Barack and Bobby: There has been one - only one - candidate in my lifetime
who was a lot like Barack Obama

By Jack Lessenberry

Created May 14 2008 - 10:39am


They'd been punching Barack Obama with everything they had for weeks,
starting with the nutty sayings of his former pastor. They said Obama was
an
elitist, that he couldn't relate to white working-class voters. Now that
he'd been bloodied, the excitement was fading, they said. The inspired
were
becoming disillusioned. "They," of course, were the media talking heads.
Some clearly wanted him to fail. The 24-hour news cycle means a constant
need for new twists in the plot. The young challenger had arisen, made a
splash, shocked the establishment.

Well, now it was time for him to fall. He'd lost in Ohio; lost in
Pennsylvania. They were saying he didn't have it anymore. Hillary Clinton
was suddenly a woman of the people, drinking shots with the working class.
Never mind that Obama grew up on food stamps. Never mind that the
Clintons,
impoverished Ivy League lawyers that they are, made $109 million in the
last
eight years.

Now she was the populist. Last week they were setting us up for the return
of Hillary Clinton as the comeback 60-year-old. She was pulling away in
Indiana! She had closed to single digits in North Carolina, and might even
have a chance of an upset there!

Frankly, I was worried. I had forgotten that most people have lives, and
do
not listen to the chattering class as much as I do. Many even have common
sense. Then the votes came in last Tuesday night. And it was effectively
over.

Not only did Obama win North Carolina by a landslide, he came within one
point in Indiana. (The final vote was 644,544 to 630,399). In fact, he may
have won a majority of Democrats; Rush Limbaugh's call to dittoheads to
run
and vote for Hillary may have put her across.

But that wasn't the really startling thing. Primary elections never draw
anywhere near as many voters as general elections. Until now. Four years
ago, John Kerry got 969,011 votes in Indiana - in November. Some 300,000
more people voted in the Democratic primary last week. I watched Obama
speak
afterward. He wasn't gloating; he was moving on to November. Hillary was
whirling and spitting and deceiving, mainly herself, and talking about
white
voters.

Obama was way too smart to respond. She was spiraling down now, and he
needed to proceed on toward the target, and leave her campaign to die with
whatever dignity it can muster.

How smart is he? Last week, fresh from the embalmers, McCain tried a
little
smearing of his own by charging that the terrorist group Hamas wanted
Barack
Obama to be elected president. That was a baffling and cheap shot,
unworthy
of McCain. But realize that - despite whatever disinformation the GOP is
spreading - McCain really wanted to run against Clinton. They think they
know how to beat her. Now, he knows that isn't going to happen.
Frustrated,
he lashed out. Obama smashed it over the net, saying it was an example of
McCain "losing his bearings."

Then the McCainiacs really blew it. "How dare he!" they squawked! "How
dare
he raise the question of our man's age!" said an outraged McCain
functionary - thereby reminding everyone that John McCain would be the
oldest man ever elected president.

Meanwhile, the cameras showed pictures of a tired- and frail-looking,
white-haired McCain, who, it was noted, will be 72 well before the general
election. (And a cancer survivor who still has failed to release his
complete medical records.)

Soon, nobody was talking about the terrorists "favoring" Obama. Instead,
it
was all about whether we should be worried whether McCain really was
losing
his bearings.

Yes, Obama can give just as good as he gets.

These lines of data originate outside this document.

`config.mk`:
```
export PLATFORM = sky130hd
export DESIGN_NAME = imm_field_encoder_flat
export DESIGN_NICKNAME = d
export VERILOG_FILES = /design/src/rtl/imm_field_encoder_pkg.sv /design/src/rtl/imm_field_encoder_if.sv /design/src/rtl/imm_range_check.sv /design/src/rtl/imm_field_encoder.sv /design/src/flat_wrapper.sv
export SDC_FILE = /design/constraint.sdc
export NUM_CORES = 1
export LEC_CHECK = 0
export ABC_AREA = 1
export CORE_UTILIZATION = 56
export CTS_BUF_LIST = sky130_fd_sc_hd__clkbuf_2 sky130_fd_sc_hd__clkbuf_4 sky130_fd_sc_hd__clkbuf_8
export DETAILED_ROUTE_END_ITERATION = 12
export PLACE_DENSITY = 0.83
export SYNTH_ARGS = -nofsm -noshare
export SYNTH_HDL_FRONTEND = slang
export SYNTH_SLANG_ARGS = --single-unit
```
`constraint.sdc`:
```
create_clock -name CLK -period 1.8 [get_ports CLK]
set_input_delay 0.36 -clock CLK [delete_from_list [all_inputs] [get_ports CLK]]
set_output_delay 0.36 -clock CLK [all_outputs]
set_load 0.005 [all_outputs]
```
`src/rtl/imm_field_encoder_pkg.sv`:
```
// Shared definitions for the immediate-field encoder: format codes, field
// bit positions, FSM state type and wide-beat helpers.
package imm_field_encoder_pkg;

    localparam logic [2:0] FMT_I        = 3'b000;
    localparam logic [2:0] FMT_D        = 3'b001;
    localparam logic [2:0] FMT_B        = 3'b010;
    localparam logic [2:0] FMT_CB       = 3'b011;
    localparam int unsigned FMT_WIDE_MSB = 2;

    localparam int unsigned I_LSB        = 10;
    localparam int unsigned D_LSB        = 12;
    localparam int unsigned CB_LSB       = 5;
    localparam int unsigned WIDE_IMM_LSB = 5;
    localparam int unsigned WIDE_HW_LSB  = 21;

    typedef enum logic {
        IDLE,
        EMIT
    } state_t;

    function automatic logic [1:0] lowest_hw(input logic [3:0] mask);
        if (mask[0])      return 2'd0;
        else if (mask[1]) return 2'd1;
        else if (mask[2]) return 2'd2;
        else              return 2'd3;
    endfunction

    function automatic logic [25:0] wide_field(input logic [63:0] value, input logic [1:0] hw);
        logic [15:0] half;
        case (hw)
            2'd0:    half = value[15:0];
            2'd1:    half = value[31:16];
            2'd2:    half = value[47:32];
            default: half = value[63:48];
        endcase
        return (26'(hw) << WIDE_HW_LSB) | (26'(half) << WIDE_IMM_LSB);
    endfunction

endpackage

```
`src/rtl/imm_field_encoder_if.sv`:
```
// Request/beat handshake bundle for the immediate-field encoder.
// slave = encoder side, master = requester/consumer side.
interface imm_field_encoder_if;

    logic        in_valid;
    logic        in_ready;
    logic [2:0]  in_ctrl;
    logic [63:0] in_value;
    logic        out_valid;
    logic        out_ready;
    logic [25:0] out_imm26;
    logic        out_movk;
    logic        out_last;
    logic        out_err;

    modport slave (
        input  in_valid, in_ctrl, in_value, out_ready,
        output in_ready, out_valid, out_imm26, out_movk, out_last, out_err
    );

    modport master (
        output in_valid, in_ctrl, in_value, out_ready,
        input  in_ready, out_valid, out_imm26, out_movk, out_last, out_err
    );

endinterface

```
`src/rtl/imm_range_check.sv`:
```
// Combinational legality check and field packing for single-beat formats.
// Illegal values yield imm26=0 so the caller never sees a truncated field.
module imm_range_check
    import imm_field_encoder_pkg::*;
(
    input  logic [2:0]  ctrl,
    input  logic [63:0] value,
    output logic        legal,
    output logic [25:0] imm26
);

    logic [25:0] packed_imm;

    always_comb begin
        legal      = 1'b0;
        packed_imm = '0;
        if (ctrl[FMT_WIDE_MSB]) begin
            legal = 1'b1;
        end else begin
            case (ctrl)
                FMT_I: begin
                    legal      = (value[63:12] == '0);
                    packed_imm = 26'(value[11:0]) << I_LSB;
                end
                FMT_D: begin
                    legal      = (value[63:8] == '0) || (value[63:8] == '1);
                    packed_imm = 26'(value[8:0]) << D_LSB;
                end
                FMT_B: begin
                    legal      = (value[63:25] == '0) || (value[63:25] == '1);
                    packed_imm = value[25:0];
                end
                FMT_CB: begin
                    legal      = (value[63:18] == '0) || (value[63:18] == '1);
                    packed_imm = 26'(value[18:0]) << CB_LSB;
                end
                default: begin
                    legal      = 1'b0;
                    packed_imm = '0;
                end
            endcase
        end
        imm26 = legal ? packed_imm : '0;
    end

endmodule

```
`src/rtl/imm_field_encoder.sv`:
```
// Encodes a 64-bit constant into instruction immediate field beats:
// one beat for I/D/B/CB, a MOVZ/MOVK sequence for wide constants.
module imm_field_encoder
    import imm_field_encoder_pkg::*;
#(
    parameter bit WIDE_SKIP_ZERO = 1'b1
) (
    input  logic               CLK,
    input  logic               Reset_L,
    imm_field_encoder_if.slave bus
);

    state_t      state_q, state_d;
    logic [63:0] value_q;
    logic [3:0]  pend_q;
    logic [25:0] imm_q;
    logic        movk_q, last_q, err_q;

    logic        chk_legal;
    logic [25:0] chk_imm;
    logic        accept, beat_done;
    logic [3:0]  mask_acc, pend_first, pend_next;
    logic [1:0]  hw_first, hw_next;

    imm_range_check u_range_check (
        .ctrl  (bus.in_ctrl),
        .value (bus.in_value),
        .legal (chk_legal),
        .imm26 (chk_imm)
    );

    assign bus.in_ready  = (state_q == IDLE);
    assign bus.out_valid = (state_q == EMIT);
    assign bus.out_imm26 = imm_q;
    assign bus.out_movk  = movk_q;
    assign bus.out_last  = last_q;
    assign bus.out_err   = err_q;

    assign accept    = bus.in_valid && bus.in_ready;
    assign beat_done = bus.out_valid && bus.out_ready;

    // pend_* tracks halfwords still owed after the beat being presented
    always_comb begin
        mask_acc = '1;
        if (WIDE_SKIP_ZERO) begin
            for (int unsigned i = 0; i < 4; i++) begin
                mask_acc[i] = (bus.in_value[16*i +: 16] != '0);
            end
            if (mask_acc == '0) begin
                mask_acc = 4'b0001;
            end
        end
        hw_first   = lowest_hw(mask_acc);
        pend_first = mask_acc & ~(4'b0001 << hw_first);
        hw_next    = lowest_hw(pend_q);
        pend_next  = pend_q & ~(4'b0001 << hw_next);
    end

    always_ff @(posedge CLK or negedge Reset_L) begin
        if (!Reset_L) begin
            state_q <= IDLE;
        end else begin
            state_q <= state_d;
        end
    end

    always_comb begin
        state_d = state_q;
        case (state_q)
            IDLE:    if (accept) state_d = EMIT;
            EMIT:    if (beat_done && last_q) state_d = IDLE;
            default: state_d = IDLE;
        endcase
    end

    always_ff @(posedge CLK or negedge Reset_L) begin
        if (!Reset_L) begin
            value_q <= '0;
            pend_q  <= '0;
            imm_q   <= '0;
            movk_q  <= 1'b0;
            last_q  <= 1'b0;
            err_q   <= 1'b0;
        end else if (accept) begin
            value_q <= bus.in_value;
            if (bus.in_ctrl[FMT_WIDE_MSB]) begin
                imm_q  <= wide_field(bus.in_value, hw_first);
                movk_q <= 1'b0;
                last_q <= (pend_first == '0);
                err_q  <= 1'b0;
                pend_q <= pend_first;
            end else begin
                imm_q  <= chk_imm;
                movk_q <= 1'b0;
                last_q <= 1'b1;
                err_q  <= !chk_legal;
                pend_q <= '0;
            end
        end else if (beat_done && !last_q) begin
            imm_q  <= wide_field(value_q, hw_next);
            movk_q <= 1'b1;
            last_q <= (pend_next == '0);
            pend_q <= pend_next;
        end
    end

endmodule

```
`src/flat_wrapper.sv`:
```
// flat-port wrapper written by rule: the top's interface ports become plain ports
module imm_field_encoder_flat import imm_field_encoder_pkg::*;
#(
    parameter bit WIDE_SKIP_ZERO = 1'b1
)
  (CLK, Reset_L, bus_in_valid, bus_in_ctrl, bus_in_value, bus_out_ready, bus_in_ready, bus_out_valid, bus_out_imm26, bus_out_movk, bus_out_last, bus_out_err);
  imm_field_encoder_if bus_i ();
  input  logic CLK;
  input  logic Reset_L;
  input wire logic [$bits(bus_i.in_valid)-1:0] bus_in_valid;
  input wire logic [$bits(bus_i.in_ctrl)-1:0] bus_in_ctrl;
  input wire logic [$bits(bus_i.in_value)-1:0] bus_in_value;
  input wire logic [$bits(bus_i.out_ready)-1:0] bus_out_ready;
  output wire logic [$bits(bus_i.in_ready)-1:0] bus_in_ready;
  output wire logic [$bits(bus_i.out_valid)-1:0] bus_out_valid;
  output wire logic [$bits(bus_i.out_imm26)-1:0] bus_out_imm26;
  output wire logic [$bits(bus_i.out_movk)-1:0] bus_out_movk;
  output wire logic [$bits(bus_i.out_last)-1:0] bus_out_last;
  output wire logic [$bits(bus_i.out_err)-1:0] bus_out_err;
  assign bus_i.in_valid = bus_in_valid;
  assign bus_i.in_ctrl = bus_in_ctrl;
  assign bus_i.in_value = bus_in_value;
  assign bus_i.out_ready = bus_out_ready;
  assign bus_in_ready = bus_i.in_ready;
  assign bus_out_valid = bus_i.out_valid;
  assign bus_out_imm26 = bus_i.out_imm26;
  assign bus_out_movk = bus_i.out_movk;
  assign bus_out_last = bus_i.out_last;
  assign bus_out_err = bus_i.out_err;
  imm_field_encoder #(.WIDE_SKIP_ZERO(WIDE_SKIP_ZERO)) u_core (.CLK(CLK), .Reset_L(Reset_L), .bus(bus_i));
endmodule
```
==> impl_metrics.tcl <==
set metrics [dict create \
    status "completed" \
    drt_pass1_iterations 9 \
    synth_top_area_share_pct 39.5 \
    numCtsBuffers 9 \
    synth_top_cell_by_area "dfrtp_1" \
    yosysUniqueCellTypes 30 \
    max-vdd-ir-drop_v 0.00113 \
    ys_top_cells_by_count "nand2_1 (349), dfrtp_1 (98), nor2_1 (88)" \
    antenna_found_initial 1 \
    final_cell_count_no_fill 1319 \
    clk_pin_slew_worst_paths_ps 110 \
    power_mw 9.61 \
    grt_pass1_wl_microns 39100 \
    p_per_area_nw_per_um2 1070 \
    root_buffer "clkbuf_8" \
    report.final.slew_viol_count 0 \
    async_reset_ff_share_pct 100 \
    grt_pass1_vias 7435 \
    synth.most_common_cell "nand2_1" \
    placementRows 38 \
    nFillCells 748 \
    avgSynthCellArea_sq_um 6.75 \
    slowest_delay_ps 200 \
    crit_path_end_kind "flop" \
    coreArea_sq_um 10800 \
    grt_max_degree 48 \
    area_growth_pct 44.5 \
    setup_tns_ps 0 \
    cp_data_arrival_time_ps 2080 \
    viasPerCell 5.97 \
    place_ws_ps -749 \
    dr_total_vias 7874 \
    clock_latency_ps 380 \
    layout-drive-gt1-share_pct 32.7 \
    synth_cells 920 \
    nNetsFinal 1245 \
    pin_count 102 \
    hold_ws_ps 269 \
    yosysSeqAreaShare_pct 39.5 \
    cts.sinks 98 \
    slew_headroom_pct 71.3 \
    cap_violations 0 \
    hp-start "bus_in_value[2]" \
    crit_type "primary input to flop" \
    ys_top_cells_by_area "dfrtp_1 (40%), nand2_1 (21%), o21ai_0 (5.5%)" \
    period_minus_slack_ps 1770 \
    numPlacedInstances 1268 \
    fmax_mhz 564 \
    die_h_microns 107 \
    cts_max_path_buffers 2 \
    crit_buf_inv 4 \
    ys.flop_type "dfrtp_1" \
    finalCritPeriodShare_pct 98.5 \
    skew_ps 13.0 \
    gp_congestion 1.02 \
    hold_path_class "primary input to flop" \
    drc_errors 0 \
    path_delay_family "simple AND/OR/NAND/NOR gates" \
    drt_wl_total_microns 26300 \
    cp_max_fo 7 \
    crit-reg2reg-launch "u_core.pend_q[1]$_DFFE_PN0P_" \
    synth-edff-count 0 \
    syn-cell-area_sq_um 6210 \
    crit_slowest_cell "clkdlybuf4s15_1" \
    antenna_cells 0 \
    io_buffers 101 \
    place_hpwl_microns 19100 \
    cp_cell_sequence "clkdlybuf4s15_1 -> buf_4 -> nand2_1 -> nor2_1 -> nand2_1 -> nor2_2 -> nand3b_1 -> nand2_1 -> nand2_2 -> nand3_4 -> buf_12 -> clkinvlp_4 -> o21ai_1" \
    drt-initial-drc-count 1303 \
    postRouteAntennaNets 0 \
    crit_path_frequent_cell "nand2_1" \
    finalSetupViolCount 0 \
    startpoint "bus_in_value[51]" \
    die_w_microns 107 \
    setup_ws_ps 26.6 \
    drt-wirelength-per-cell_microns 19.9 \
    syn_nets 991 \
    cts_tree "built" \
    synth_seq_cells 98 \
    die_area_sq_um 11500 \
    tightest_slew_ps 431 \
    required_ps 2110 \
    track_usage_pct 46.5 \
    start_util_pct 57.3 \
    grt.overflow.total 0 \
    ys.warnings.count 0 \
    cp-start-kind "primary input" \
    htreeDepth 3 \
    p_leak_nw 4.48 \
    hold_violations 0 \
]
power breakdown:
part           total (mW)  internal, mW  leakage [nW]  switching, mW
registers            3.78          3.16          1.23          0.617
logic                4.39          1.82          3.16           2.57
clock network        1.44         0.544        0.0966          0.895
total                9.61          5.53          4.48           4.08
area by class of cell:
cell class,count,area (sq um),share of cell area [%]
Inverter,95,363,4.05
Tap cell,140,175,1.95
Clock buffer,9,124,1.38
Multi-Input combinational cell,687,3460,38.6
Timing Repair Buffer,283,2320,25.9
Clock inverter,7,72.6,0.809
Sequential cell,98,2450,27.3
layer usage:
layer	GRT usage [%]	vias to the layer above	part of all wire (%)
met1	58.2	3628	36
li1	-	3487	-
met2	69.5	578	43
met5	0	-	0.12
met3	12.8	179	12
met4	32.4	2	8.7
worst paths after layout:
check	to	slack [ps]	cells after the start
worst max-delay path	u_core.bus.out_imm26[0]$_DFFE_PN0P_	30	13
min in group asynchronous	u_core.bus.out_movk$_DFFE_PN0P_	430	2
worst max register to register	u_core.bus.out_imm26[6]$_DFFE_PN0P_	90	10
worst min register to register	u_core.bus.out_imm26[8]$_DFFE_PN0P_	490	2
max in group asynchronous	u_core.bus.out_imm26[24]$_DFFE_PN0P_	840	3
worst min-delay path	u_core.bus.out_imm26[2]$_DFFE_PN0P_	270	3
registers in the layout, summed over array words and instances (netlist names):
signal                flops
u_core.bus.out_err        1
u_core.bus.out_imm26     26
u_core.bus.out_last       1
u_core.bus.out_movk       1
u_core.bus.out_valid      1
u_core.pend_q             4
u_core.value_q           64
worst reg2reg max path, stage by stage (launching register included):
cell       delay (ps)
dfrtp_1           440
nor2_2             60
inv_1             180
nor2_4             90
buf_12            160
nand2_1           170
o2111ai_1         150
o21ai_0           180
inv_1              60
nand2_1            60
nand2_1            60
cell families (layout without fill, tap and decap cells):
family                 after synthesis  in the layout  synth area share, %
and+or+nand+nor                    549            549                 37.6
AOI/OAI and AO/OA                  138            138                 14.1
buffers and inverters              135            394                 8.79
DFF                                 98             98                 39.5
cell usage in the layout, fill, tap and decap left out, types with 15 or more instances in the layout:
cell type	n
clkbuf_2	54
nor2_2	38
inv_2	23
nand2_2	21
nand4_1	23
nand2_1	331
clkdlybuf4s50_1	34
inv_1	67
nor2_1	60
dfrtp_1	98
o2111ai_1	15
nand3_1	51
buf_4	159
o21ai_0	60
timing repair:
item,CTS,global route
gates resized for setup,136,159
cloned,2,1
endpoints found under the setup margin,30,30
pin swaps,29,73
hold buffers,1,0
buffers inserted,18,14
hold endpoints to repair,22,0
through the flow:
step,util (%),cell area [sq um]
after floorplan,-,6210
after global placement,77.6,8410
after detailed placement,77.6,8410
after CTS,82.2,8910
after global routing,82.7,8970
final,82.7,8970
Note: power is estimated with default switching activity, not from simulation.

"Have you ever seen anything like this?" she asked me, with a note of awe.
This was a woman in her 30s, with enough perspective to be stunned that
America is on the verge of very possibly electing an African-American
president.

Well, no, of course not. But there has been one - only one - candidate in
my
lifetime who was a lot like him. Someone who could have changed the
country
and the world for the better. He too was a young first-term senator and
everyone said he wasn't ready to run for president yet. But he ran anyway.
He didn't want to, but he knew he had to.

The country was being torn apart by a stupid and impossible war we had
been
lied into. People were hungry for change, for someone who didn't think in
the old ways, with the old hardened attitudes. Some said he wasn't tough
enough. They didn't know him. He challenged people to be better than they
were. He appealed to constituencies nobody else bothered with. He
attracted
voting groups who loathed each other, but who adored him.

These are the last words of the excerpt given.